What to do: From the records below, transcribe exactly the lines that begin at the line with "run 2: changes" and end at the line with "DFF | 143 | 143 | 39.7", both included.

Source data:

= Beginning of Section =

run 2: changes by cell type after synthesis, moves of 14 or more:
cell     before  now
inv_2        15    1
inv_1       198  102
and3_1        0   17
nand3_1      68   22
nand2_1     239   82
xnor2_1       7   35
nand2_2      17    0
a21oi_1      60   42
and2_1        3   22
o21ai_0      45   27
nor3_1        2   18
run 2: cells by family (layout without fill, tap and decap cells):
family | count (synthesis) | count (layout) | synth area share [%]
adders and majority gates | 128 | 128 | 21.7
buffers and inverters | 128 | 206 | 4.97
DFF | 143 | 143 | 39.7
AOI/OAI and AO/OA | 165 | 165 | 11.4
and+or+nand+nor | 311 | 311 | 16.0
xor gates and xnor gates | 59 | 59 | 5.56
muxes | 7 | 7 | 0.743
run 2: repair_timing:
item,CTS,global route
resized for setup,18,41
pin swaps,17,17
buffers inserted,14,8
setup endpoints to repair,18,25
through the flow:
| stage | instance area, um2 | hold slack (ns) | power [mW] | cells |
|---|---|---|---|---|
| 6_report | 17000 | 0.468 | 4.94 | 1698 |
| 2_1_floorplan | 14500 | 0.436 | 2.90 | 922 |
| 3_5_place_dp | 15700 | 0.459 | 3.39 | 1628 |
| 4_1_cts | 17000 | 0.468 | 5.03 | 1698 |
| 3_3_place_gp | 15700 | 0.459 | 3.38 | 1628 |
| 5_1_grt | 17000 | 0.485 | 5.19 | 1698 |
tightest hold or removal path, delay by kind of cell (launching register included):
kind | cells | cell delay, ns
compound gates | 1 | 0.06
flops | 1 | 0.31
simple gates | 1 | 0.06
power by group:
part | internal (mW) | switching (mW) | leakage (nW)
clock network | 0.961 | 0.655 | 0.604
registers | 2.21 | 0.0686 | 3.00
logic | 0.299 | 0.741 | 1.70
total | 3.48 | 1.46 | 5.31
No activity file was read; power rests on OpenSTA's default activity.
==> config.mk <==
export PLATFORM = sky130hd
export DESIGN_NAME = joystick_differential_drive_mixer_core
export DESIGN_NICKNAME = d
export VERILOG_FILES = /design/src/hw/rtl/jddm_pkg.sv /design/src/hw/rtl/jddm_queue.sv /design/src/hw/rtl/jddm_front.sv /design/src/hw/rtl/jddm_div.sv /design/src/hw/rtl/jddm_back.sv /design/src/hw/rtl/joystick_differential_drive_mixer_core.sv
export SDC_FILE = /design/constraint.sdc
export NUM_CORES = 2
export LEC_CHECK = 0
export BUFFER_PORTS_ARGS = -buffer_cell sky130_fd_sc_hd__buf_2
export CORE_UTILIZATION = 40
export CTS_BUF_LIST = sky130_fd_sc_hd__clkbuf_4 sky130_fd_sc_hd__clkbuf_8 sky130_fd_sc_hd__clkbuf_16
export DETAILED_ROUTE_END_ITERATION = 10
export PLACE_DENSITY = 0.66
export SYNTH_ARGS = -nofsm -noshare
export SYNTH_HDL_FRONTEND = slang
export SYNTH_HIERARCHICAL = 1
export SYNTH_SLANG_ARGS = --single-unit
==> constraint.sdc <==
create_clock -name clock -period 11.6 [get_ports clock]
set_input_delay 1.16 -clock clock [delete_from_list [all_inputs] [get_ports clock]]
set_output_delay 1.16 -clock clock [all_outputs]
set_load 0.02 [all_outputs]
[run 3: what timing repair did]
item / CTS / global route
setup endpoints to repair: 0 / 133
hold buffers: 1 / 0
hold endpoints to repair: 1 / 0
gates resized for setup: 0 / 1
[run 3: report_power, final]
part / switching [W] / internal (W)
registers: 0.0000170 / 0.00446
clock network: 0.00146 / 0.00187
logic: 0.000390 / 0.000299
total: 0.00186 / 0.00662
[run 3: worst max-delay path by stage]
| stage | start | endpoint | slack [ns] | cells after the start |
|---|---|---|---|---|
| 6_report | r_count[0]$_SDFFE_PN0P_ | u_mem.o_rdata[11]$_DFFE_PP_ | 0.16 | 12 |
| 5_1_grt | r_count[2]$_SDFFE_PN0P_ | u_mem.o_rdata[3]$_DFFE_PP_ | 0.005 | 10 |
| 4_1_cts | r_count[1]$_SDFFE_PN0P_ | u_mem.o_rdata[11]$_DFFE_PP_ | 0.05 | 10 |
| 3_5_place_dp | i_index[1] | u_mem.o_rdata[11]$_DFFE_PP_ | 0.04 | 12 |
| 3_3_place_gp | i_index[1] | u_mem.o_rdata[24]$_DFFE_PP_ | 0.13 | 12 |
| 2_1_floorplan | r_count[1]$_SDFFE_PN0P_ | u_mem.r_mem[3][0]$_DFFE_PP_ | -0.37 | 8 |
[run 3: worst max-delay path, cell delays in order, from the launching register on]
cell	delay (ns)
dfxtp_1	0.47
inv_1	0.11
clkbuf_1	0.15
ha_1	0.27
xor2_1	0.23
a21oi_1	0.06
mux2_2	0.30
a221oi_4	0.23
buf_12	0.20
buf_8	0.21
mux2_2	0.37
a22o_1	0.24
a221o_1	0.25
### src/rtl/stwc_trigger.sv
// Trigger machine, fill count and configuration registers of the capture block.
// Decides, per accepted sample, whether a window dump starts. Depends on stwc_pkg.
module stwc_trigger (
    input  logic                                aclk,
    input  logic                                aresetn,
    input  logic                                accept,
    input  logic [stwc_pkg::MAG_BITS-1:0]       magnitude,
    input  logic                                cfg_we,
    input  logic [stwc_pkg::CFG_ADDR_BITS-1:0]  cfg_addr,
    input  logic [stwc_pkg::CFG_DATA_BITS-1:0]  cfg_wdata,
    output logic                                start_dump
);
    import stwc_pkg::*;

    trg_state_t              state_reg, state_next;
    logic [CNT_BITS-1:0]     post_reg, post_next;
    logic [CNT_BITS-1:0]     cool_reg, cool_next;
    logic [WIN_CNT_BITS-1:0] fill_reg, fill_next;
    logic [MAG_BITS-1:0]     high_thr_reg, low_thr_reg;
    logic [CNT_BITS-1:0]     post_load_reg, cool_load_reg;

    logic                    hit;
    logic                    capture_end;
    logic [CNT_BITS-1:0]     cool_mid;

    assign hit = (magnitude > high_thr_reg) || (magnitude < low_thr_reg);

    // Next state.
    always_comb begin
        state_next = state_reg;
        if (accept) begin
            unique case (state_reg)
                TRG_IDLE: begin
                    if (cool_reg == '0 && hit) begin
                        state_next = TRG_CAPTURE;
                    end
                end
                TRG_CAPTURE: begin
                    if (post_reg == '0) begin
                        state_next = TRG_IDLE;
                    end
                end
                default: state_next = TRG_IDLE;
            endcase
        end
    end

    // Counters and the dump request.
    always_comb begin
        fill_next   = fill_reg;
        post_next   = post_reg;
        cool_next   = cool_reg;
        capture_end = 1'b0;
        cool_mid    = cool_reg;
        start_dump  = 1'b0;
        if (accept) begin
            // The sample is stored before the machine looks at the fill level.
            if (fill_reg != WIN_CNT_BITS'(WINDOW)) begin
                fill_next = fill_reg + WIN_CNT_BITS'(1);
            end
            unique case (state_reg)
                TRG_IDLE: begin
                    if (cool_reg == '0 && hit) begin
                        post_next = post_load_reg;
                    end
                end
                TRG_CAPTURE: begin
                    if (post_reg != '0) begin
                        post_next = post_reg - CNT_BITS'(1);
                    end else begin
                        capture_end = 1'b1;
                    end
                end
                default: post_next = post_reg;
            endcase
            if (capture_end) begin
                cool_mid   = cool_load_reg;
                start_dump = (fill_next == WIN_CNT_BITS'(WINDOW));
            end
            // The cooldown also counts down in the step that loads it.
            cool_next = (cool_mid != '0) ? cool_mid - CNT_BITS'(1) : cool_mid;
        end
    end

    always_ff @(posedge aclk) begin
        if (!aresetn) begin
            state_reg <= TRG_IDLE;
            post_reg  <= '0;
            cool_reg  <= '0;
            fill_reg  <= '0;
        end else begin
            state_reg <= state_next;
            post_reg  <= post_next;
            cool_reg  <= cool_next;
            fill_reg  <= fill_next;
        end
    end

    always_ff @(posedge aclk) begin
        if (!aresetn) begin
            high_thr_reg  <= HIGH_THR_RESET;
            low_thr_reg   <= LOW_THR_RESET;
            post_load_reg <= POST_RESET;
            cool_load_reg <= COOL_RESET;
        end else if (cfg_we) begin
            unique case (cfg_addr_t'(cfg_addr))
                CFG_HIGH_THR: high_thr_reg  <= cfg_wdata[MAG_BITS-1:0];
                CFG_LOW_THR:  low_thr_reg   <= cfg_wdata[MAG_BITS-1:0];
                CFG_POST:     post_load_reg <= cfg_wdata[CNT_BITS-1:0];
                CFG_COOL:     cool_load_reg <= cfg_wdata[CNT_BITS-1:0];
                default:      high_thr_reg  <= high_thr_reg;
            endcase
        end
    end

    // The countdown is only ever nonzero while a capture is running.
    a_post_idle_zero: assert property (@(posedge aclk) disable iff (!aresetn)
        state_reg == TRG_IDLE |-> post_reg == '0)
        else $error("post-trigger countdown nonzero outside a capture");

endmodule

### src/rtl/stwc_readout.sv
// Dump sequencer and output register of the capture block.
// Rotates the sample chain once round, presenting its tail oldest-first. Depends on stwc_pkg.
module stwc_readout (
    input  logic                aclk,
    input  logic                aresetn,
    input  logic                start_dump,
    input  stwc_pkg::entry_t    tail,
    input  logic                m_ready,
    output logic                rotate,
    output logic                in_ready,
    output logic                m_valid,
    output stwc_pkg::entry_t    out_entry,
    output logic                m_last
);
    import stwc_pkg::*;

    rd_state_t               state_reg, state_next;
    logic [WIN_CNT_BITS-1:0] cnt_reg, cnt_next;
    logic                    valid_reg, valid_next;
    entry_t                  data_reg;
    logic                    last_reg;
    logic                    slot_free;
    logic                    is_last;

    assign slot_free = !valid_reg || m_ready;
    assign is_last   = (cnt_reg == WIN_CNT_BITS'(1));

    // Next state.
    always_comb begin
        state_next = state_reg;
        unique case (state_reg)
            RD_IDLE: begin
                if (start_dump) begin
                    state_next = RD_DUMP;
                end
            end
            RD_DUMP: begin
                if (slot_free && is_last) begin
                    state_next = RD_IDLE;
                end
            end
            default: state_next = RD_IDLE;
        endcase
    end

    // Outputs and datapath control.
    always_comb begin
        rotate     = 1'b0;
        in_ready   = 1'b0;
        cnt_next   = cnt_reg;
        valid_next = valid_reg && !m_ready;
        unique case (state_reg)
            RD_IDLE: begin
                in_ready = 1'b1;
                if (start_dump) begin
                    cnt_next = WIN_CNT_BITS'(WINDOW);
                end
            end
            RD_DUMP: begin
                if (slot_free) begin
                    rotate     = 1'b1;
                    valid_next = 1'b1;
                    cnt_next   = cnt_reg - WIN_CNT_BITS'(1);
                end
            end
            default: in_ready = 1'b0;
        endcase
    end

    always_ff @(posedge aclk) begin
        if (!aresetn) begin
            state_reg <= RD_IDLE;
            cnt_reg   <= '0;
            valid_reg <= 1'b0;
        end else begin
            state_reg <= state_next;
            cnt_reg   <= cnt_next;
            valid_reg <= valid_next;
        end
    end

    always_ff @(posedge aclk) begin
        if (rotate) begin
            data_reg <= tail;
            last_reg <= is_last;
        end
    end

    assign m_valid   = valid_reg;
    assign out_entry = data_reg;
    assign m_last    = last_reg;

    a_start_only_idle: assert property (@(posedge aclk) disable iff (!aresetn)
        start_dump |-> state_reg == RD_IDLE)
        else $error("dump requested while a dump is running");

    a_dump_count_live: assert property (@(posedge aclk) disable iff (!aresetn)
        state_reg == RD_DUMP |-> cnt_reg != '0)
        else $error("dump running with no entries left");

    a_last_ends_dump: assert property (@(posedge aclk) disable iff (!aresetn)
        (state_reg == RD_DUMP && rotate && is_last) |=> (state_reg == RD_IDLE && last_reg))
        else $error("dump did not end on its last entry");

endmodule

= End of Section =
= Beginning of Section =

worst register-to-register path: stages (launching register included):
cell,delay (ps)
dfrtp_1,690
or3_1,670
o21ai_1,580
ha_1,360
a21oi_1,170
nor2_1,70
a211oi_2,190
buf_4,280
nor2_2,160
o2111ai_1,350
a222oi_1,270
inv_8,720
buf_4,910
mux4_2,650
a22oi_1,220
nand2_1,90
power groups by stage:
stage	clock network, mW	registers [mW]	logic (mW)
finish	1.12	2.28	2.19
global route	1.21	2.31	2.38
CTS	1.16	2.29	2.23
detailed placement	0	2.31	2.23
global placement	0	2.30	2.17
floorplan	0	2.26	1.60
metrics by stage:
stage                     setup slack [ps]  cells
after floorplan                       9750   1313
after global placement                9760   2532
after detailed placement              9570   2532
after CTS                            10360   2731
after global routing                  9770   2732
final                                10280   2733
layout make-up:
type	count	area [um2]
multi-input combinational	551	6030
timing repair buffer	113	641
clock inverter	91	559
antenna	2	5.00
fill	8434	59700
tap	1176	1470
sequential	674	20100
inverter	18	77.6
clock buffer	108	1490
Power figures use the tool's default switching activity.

= End of Section =

Task output:
run 2: changes by cell type after synthesis, moves of 14 or more:
cell     before  now
inv_2        15    1
inv_1       198  102
and3_1        0   17
nand3_1      68   22
nand2_1     239   82
xnor2_1       7   35
nand2_2      17    0
a21oi_1      60   42
and2_1        3   22
o21ai_0      45   27
nor3_1        2   18
run 2: cells by family (layout without fill, tap and decap cells):
family | count (synthesis) | count (layout) | synth area share [%]
adders and majority gates | 128 | 128 | 21.7
buffers and inverters | 128 | 206 | 4.97
DFF | 143 | 143 | 39.7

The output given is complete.